Exercise
From the entries below, retype only the lines from the one with "export SYNTH_ARGS = -nofsm -noshare" through the one with "Register layout qxyst01r", exactly as written.

Data to examine
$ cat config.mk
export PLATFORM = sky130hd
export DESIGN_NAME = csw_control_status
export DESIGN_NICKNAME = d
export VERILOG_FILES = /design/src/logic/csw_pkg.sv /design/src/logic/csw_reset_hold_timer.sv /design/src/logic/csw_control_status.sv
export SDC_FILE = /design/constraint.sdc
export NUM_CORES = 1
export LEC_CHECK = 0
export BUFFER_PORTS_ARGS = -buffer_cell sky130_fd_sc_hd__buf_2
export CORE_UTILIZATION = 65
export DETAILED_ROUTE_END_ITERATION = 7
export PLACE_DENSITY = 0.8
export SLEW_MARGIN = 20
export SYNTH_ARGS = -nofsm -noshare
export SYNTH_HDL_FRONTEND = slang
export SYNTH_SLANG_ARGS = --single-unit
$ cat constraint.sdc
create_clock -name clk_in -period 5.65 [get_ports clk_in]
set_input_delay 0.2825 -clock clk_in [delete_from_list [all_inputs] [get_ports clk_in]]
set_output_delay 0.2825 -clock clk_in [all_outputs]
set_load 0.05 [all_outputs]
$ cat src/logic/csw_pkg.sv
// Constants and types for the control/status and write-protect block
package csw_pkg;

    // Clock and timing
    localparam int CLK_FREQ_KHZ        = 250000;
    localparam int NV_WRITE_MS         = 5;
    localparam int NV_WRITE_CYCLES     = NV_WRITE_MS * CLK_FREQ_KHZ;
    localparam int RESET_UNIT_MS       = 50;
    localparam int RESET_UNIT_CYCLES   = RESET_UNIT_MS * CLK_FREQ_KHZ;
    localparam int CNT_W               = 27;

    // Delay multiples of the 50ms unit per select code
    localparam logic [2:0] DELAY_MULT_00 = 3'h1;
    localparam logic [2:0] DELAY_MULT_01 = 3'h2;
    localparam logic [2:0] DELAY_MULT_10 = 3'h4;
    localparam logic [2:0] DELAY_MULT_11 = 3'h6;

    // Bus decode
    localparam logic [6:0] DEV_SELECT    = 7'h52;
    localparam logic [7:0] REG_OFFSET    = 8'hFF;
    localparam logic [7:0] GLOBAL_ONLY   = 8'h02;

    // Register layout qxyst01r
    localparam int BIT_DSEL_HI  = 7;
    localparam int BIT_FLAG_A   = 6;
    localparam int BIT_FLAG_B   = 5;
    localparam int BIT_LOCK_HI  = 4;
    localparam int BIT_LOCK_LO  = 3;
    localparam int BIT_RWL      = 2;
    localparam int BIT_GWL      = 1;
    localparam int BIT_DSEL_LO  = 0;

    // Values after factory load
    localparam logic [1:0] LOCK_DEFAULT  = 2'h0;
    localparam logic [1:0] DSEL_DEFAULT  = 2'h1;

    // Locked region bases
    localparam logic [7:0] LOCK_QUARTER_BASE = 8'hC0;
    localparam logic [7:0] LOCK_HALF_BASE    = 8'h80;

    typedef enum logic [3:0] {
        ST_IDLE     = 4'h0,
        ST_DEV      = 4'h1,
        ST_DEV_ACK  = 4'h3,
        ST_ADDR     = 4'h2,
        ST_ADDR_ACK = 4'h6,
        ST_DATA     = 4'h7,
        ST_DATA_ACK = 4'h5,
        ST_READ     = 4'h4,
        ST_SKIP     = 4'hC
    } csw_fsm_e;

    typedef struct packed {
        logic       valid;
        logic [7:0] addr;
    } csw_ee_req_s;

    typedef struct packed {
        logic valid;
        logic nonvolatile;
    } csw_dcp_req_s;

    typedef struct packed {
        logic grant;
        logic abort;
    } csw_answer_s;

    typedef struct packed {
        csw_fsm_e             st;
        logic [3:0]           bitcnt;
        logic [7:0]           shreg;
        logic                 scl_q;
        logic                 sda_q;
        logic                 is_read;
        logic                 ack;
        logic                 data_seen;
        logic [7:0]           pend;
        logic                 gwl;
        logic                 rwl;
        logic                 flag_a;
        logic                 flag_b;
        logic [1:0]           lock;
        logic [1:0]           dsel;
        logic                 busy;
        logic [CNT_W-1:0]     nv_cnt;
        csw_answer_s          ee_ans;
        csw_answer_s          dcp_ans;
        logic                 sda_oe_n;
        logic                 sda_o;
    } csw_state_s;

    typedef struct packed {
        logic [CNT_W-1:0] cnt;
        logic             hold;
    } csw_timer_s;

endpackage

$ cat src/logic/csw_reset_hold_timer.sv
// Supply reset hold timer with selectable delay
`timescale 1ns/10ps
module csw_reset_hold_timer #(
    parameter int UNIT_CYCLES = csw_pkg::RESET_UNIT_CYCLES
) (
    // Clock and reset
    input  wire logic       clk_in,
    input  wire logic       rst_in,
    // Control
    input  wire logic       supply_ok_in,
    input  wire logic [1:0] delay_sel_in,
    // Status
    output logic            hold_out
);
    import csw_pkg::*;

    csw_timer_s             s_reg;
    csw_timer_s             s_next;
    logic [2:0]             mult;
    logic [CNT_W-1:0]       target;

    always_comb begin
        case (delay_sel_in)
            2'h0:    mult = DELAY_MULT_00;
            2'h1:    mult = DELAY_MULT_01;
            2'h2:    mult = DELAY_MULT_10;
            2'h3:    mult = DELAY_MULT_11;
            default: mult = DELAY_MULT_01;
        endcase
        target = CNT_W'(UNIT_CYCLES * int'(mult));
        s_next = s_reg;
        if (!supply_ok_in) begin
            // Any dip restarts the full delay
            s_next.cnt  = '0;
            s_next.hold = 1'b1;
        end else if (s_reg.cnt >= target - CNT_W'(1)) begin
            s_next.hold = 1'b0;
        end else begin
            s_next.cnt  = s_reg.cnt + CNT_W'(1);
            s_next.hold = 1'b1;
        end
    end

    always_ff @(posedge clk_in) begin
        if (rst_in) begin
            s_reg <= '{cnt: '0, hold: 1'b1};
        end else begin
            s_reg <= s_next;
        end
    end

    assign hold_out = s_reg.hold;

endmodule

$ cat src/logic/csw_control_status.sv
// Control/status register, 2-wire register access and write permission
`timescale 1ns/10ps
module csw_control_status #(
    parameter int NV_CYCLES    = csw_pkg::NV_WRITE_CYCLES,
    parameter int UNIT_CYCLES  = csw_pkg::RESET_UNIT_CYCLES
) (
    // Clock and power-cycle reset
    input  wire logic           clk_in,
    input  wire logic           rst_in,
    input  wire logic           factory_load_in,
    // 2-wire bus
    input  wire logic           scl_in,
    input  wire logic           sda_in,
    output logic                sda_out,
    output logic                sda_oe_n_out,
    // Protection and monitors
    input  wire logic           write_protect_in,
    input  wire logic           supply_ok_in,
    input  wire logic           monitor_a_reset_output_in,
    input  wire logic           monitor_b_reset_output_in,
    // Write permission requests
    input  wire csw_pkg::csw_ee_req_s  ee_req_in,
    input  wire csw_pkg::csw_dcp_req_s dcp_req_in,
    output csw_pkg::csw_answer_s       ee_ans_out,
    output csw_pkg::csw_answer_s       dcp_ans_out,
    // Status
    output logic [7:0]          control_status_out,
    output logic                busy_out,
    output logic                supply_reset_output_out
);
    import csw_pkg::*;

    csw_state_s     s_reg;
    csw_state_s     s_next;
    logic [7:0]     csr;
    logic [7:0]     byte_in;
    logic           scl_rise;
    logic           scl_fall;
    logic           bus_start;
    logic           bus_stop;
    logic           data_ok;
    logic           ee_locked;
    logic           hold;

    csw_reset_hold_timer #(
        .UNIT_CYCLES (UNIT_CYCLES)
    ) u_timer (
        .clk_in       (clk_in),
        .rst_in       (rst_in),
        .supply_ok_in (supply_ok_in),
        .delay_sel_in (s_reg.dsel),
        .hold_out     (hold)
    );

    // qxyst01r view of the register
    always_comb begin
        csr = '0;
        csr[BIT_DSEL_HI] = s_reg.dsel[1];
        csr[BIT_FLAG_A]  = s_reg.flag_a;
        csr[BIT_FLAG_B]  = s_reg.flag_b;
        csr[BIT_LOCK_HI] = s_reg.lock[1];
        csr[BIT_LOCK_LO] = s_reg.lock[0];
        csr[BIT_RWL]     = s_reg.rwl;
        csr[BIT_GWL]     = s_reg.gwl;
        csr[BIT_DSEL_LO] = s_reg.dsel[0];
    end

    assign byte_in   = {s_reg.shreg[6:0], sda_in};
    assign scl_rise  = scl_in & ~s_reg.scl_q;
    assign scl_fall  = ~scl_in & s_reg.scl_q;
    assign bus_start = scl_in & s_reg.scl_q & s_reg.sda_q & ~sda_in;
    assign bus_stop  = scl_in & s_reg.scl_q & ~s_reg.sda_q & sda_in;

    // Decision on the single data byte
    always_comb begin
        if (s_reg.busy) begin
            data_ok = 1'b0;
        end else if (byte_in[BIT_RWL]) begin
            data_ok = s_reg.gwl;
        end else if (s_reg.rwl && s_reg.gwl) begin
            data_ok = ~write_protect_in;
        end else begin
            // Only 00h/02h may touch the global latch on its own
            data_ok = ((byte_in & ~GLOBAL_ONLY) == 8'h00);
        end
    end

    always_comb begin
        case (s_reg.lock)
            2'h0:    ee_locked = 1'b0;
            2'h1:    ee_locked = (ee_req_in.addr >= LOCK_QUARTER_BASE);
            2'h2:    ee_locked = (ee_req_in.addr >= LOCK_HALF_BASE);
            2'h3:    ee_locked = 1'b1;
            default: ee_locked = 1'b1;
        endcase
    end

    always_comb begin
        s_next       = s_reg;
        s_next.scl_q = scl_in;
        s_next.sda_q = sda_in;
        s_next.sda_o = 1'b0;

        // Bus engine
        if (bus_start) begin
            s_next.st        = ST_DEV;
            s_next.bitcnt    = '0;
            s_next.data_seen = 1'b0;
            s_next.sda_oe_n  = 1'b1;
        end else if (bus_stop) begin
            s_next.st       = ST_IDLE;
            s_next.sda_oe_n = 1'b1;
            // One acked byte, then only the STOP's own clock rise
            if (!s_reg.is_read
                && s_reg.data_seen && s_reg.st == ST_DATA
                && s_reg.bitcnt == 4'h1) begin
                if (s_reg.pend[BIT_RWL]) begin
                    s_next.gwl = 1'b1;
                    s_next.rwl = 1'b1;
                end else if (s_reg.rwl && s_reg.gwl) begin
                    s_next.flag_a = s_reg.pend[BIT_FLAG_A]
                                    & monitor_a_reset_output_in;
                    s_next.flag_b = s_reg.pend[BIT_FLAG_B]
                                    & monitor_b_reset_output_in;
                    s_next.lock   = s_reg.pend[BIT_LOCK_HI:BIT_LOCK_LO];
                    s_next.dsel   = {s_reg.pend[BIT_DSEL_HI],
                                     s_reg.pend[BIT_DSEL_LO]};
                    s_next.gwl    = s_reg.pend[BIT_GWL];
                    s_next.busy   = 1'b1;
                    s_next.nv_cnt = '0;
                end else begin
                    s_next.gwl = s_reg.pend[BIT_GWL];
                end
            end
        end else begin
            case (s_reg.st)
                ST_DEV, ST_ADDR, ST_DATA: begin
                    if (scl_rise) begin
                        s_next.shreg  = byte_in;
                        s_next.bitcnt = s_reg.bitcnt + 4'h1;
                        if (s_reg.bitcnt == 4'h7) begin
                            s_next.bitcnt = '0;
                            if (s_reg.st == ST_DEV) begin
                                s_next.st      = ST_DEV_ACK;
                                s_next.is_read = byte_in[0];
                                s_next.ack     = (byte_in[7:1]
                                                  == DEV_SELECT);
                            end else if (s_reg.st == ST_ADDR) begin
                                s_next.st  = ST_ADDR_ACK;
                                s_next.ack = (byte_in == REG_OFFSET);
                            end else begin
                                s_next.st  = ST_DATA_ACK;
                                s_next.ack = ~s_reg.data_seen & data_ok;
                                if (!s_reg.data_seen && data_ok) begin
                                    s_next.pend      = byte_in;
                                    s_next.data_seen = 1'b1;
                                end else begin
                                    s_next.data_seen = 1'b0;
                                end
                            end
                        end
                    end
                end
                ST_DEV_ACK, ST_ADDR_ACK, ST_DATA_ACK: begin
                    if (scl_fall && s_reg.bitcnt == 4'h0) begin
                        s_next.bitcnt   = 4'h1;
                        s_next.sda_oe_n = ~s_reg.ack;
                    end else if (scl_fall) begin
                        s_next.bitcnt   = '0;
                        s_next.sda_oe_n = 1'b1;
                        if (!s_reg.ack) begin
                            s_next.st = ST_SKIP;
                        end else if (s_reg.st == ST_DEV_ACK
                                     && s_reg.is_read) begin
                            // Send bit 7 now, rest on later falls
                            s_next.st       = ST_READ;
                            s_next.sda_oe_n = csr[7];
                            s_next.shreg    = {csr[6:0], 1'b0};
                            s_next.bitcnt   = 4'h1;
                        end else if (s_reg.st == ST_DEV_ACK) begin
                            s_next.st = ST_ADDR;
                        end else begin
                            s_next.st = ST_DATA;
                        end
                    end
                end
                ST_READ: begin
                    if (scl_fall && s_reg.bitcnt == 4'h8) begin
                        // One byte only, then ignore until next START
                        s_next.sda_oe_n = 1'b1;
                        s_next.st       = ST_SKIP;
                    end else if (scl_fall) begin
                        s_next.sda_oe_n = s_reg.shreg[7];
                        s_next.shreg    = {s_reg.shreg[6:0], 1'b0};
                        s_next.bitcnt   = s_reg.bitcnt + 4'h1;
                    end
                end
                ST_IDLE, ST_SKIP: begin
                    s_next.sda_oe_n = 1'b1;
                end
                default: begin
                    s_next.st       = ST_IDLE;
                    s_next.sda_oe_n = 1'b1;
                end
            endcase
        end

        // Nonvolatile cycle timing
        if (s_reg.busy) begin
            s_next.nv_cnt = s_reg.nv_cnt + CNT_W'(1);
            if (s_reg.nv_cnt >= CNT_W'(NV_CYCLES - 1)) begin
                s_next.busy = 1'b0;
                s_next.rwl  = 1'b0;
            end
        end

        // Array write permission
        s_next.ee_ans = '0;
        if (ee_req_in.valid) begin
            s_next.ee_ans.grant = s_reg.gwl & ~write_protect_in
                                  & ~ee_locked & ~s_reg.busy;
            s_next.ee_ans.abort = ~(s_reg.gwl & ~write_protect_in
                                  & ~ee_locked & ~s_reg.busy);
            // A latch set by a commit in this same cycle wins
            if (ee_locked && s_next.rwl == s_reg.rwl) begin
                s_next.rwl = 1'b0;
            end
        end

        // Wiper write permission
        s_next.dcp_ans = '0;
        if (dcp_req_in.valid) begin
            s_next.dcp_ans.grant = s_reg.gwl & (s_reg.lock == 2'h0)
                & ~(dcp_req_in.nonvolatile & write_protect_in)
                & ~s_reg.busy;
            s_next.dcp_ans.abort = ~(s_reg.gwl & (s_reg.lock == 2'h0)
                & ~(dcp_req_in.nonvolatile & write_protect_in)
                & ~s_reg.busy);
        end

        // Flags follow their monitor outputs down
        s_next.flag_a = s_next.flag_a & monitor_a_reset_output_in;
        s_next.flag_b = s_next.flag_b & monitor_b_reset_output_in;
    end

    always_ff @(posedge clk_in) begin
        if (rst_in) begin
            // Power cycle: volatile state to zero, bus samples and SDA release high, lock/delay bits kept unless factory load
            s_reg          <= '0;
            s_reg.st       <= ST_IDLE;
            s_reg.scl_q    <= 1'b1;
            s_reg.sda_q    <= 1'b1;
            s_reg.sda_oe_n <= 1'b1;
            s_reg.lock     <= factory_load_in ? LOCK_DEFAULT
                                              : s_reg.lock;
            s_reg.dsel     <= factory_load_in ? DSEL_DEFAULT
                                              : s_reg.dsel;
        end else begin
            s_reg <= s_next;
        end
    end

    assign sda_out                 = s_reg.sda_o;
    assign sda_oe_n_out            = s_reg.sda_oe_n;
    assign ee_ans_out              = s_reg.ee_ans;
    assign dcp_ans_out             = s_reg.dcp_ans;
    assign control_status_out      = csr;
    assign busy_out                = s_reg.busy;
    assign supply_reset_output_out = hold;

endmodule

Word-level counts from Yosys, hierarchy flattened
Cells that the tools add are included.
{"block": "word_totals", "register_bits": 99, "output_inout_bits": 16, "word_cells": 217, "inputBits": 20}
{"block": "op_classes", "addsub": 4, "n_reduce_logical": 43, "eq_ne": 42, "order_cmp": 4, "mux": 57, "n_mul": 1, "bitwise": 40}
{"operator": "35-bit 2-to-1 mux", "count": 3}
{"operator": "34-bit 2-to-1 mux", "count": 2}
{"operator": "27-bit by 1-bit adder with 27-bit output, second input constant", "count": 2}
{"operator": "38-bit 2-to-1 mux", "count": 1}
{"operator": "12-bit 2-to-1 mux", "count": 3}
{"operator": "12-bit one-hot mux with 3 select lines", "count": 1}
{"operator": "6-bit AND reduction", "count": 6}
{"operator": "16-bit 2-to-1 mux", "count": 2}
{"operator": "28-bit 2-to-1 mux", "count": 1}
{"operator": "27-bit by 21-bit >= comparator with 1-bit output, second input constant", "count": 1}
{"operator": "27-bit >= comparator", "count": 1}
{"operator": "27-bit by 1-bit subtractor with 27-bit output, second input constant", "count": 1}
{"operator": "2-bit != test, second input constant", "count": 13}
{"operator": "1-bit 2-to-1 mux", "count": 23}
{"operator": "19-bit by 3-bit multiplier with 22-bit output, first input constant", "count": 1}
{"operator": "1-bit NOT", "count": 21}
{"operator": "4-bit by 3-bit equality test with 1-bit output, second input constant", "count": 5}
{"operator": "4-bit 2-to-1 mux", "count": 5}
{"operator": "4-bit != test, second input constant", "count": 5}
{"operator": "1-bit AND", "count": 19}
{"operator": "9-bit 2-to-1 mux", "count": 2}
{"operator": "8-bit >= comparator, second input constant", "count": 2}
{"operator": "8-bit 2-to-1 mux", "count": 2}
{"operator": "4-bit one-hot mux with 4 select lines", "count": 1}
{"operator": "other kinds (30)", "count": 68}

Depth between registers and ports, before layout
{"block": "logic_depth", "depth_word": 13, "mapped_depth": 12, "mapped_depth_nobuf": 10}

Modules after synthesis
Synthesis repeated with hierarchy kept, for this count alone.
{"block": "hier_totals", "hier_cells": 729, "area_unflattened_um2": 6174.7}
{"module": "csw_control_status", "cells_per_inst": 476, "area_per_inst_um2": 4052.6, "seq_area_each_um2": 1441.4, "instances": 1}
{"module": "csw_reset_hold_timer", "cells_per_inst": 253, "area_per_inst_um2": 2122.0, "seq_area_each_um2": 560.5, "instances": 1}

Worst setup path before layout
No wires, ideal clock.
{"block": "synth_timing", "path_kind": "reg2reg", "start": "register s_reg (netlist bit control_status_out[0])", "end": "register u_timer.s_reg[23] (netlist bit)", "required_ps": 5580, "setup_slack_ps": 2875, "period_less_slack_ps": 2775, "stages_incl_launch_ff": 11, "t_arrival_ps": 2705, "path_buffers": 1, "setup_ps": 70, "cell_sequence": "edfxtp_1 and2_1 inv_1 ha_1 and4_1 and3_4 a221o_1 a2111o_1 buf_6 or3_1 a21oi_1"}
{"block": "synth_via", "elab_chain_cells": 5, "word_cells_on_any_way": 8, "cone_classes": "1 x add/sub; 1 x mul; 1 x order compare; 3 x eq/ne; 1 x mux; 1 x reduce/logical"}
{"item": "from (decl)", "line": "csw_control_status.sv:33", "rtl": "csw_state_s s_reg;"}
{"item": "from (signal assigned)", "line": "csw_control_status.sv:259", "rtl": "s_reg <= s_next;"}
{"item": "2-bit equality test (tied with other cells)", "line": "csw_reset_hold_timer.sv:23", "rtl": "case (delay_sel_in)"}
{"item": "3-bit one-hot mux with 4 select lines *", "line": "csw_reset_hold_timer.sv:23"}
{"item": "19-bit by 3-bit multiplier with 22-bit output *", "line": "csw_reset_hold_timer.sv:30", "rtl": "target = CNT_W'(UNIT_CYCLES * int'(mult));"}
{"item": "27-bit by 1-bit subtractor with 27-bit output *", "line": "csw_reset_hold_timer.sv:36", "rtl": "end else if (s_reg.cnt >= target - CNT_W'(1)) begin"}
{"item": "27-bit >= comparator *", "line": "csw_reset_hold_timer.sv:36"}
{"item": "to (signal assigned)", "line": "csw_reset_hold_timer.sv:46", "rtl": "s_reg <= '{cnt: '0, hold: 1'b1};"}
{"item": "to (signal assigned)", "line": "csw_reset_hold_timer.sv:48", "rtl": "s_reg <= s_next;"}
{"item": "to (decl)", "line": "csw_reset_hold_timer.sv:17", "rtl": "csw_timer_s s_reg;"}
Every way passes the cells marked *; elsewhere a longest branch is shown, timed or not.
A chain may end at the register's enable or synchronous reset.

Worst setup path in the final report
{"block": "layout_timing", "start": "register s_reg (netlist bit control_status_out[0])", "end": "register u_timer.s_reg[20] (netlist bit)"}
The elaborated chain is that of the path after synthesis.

Reply to the exercise
export SYNTH_ARGS = -nofsm -noshare
export SYNTH_HDL_FRONTEND = slang
export SYNTH_SLANG_ARGS = --single-unit
$ cat constraint.sdc
create_clock -name clk_in -period 5.65 [get_ports clk_in]
set_input_delay 0.2825 -clock clk_in [delete_from_list [all_inputs] [get_ports clk_in]]
set_output_delay 0.2825 -clock clk_in [all_outputs]
set_load 0.05 [all_outputs]
$ cat src/logic/csw_pkg.sv
// Constants and types for the control/status and write-protect block
package csw_pkg;

    // Clock and timing
    localparam int CLK_FREQ_KHZ        = 250000;
    localparam int NV_WRITE_MS         = 5;
    localparam int NV_WRITE_CYCLES     = NV_WRITE_MS * CLK_FREQ_KHZ;
    localparam int RESET_UNIT_MS       = 50;
    localparam int RESET_UNIT_CYCLES   = RESET_UNIT_MS * CLK_FREQ_KHZ;
    localparam int CNT_W               = 27;

    // Delay multiples of the 50ms unit per select code
    localparam logic [2:0] DELAY_MULT_00 = 3'h1;
    localparam logic [2:0] DELAY_MULT_01 = 3'h2;
    localparam logic [2:0] DELAY_MULT_10 = 3'h4;
    localparam logic [2:0] DELAY_MULT_11 = 3'h6;

    // Bus decode
    localparam logic [6:0] DEV_SELECT    = 7'h52;
    localparam logic [7:0] REG_OFFSET    = 8'hFF;
    localparam logic [7:0] GLOBAL_ONLY   = 8'h02;

    // Register layout qxyst01r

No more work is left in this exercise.